South African Lessons for City Activism

A Conversation with Jodi Allemeier

Recorded in May 2019

Global Futures is a podcast about global politics and how rising powers like China and India are transforming it. We discuss foreign policy, economics, war and peace, and how the world is changing with experts from across the globe.

Cities are often described as sites of democracy at its deepest level – places where state actors are closest to citizens and their needs and the opportunities to plan and implement policies together are the greatest. Protest and frustration are also frequently the most intense when local governments are the target: Civil society advocacy groups and activist movements often assume that government will respond in a particular way, believing that if they clearly articulate a need, the authorities will deliver what they are asking. They are more often than not disappointed. But those citizens who are better equipped with an understanding of the "logics" of government are better able to use the levers available to them in their democracy to influence it. Gaining this understanding requires getting inside the "corridors of power.”

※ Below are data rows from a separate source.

### config.mk
export PLATFORM = sky130hd
export DESIGN_NAME = segment_rx_monitor_flat
export DESIGN_NICKNAME = d
export VERILOG_FILES = /design/src/rtl/segment_rx_monitor_if.sv /design/src/rtl/segment_rx_monitor.sv /design/src/flat_wrapper.sv
export SDC_FILE = /design/constraint.sdc
export NUM_CORES = 1
export LEC_CHECK = 0
export BUFFER_PORTS_ARGS = -buffer_cell sky130_fd_sc_hd__buf_2
export CAP_MARGIN = 20
export CORE_MARGIN = 4
export CORE_UTILIZATION = 59
export CTS_BUF_LIST = sky130_fd_sc_hd__clkbuf_2
export CTS_CLUSTER_DIAMETER = 100
export CTS_CLUSTER_SIZE = 10
export DETAILED_ROUTE_END_ITERATION = 10
export PLACE_DENSITY = 0.93
export SLEW_MARGIN = 20
export SYNTH_ARGS = -nofsm -noshare
export SYNTH_HDL_FRONTEND = slang
export SYNTH_SLANG_ARGS = --single-unit
### constraint.sdc
create_clock -name i_Clk -period 2.3 [get_ports i_Clk]
set_clock_uncertainty 0.05 [all_clocks]
set_input_delay 0.115 -clock i_Clk [delete_from_list [all_inputs] [get_ports i_Clk]]
set_output_delay 0.115 -clock i_Clk [all_outputs]
set_load 0.03 [all_outputs]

In this episode, Joel Sandhu from the Global Public Policy Institute (GPPi) discusses citizen-led change at the city level with Jodi Allemeier. Jodi is a Global Governance Futures 2030 Fellow and a program lead at the Economic Development Partnership in Cape Town, South Africa, where she focuses on adaptive and collaborative approaches to urban development, and delivers partnering solutions to public sector-led processes.

Joel and Jodi talk about the tactics of activists in Cape Town, and how ordinary citizens could use them to better understand the logics of the state and develop strategies that recognize that democracy is not a dialogue, but a tussle.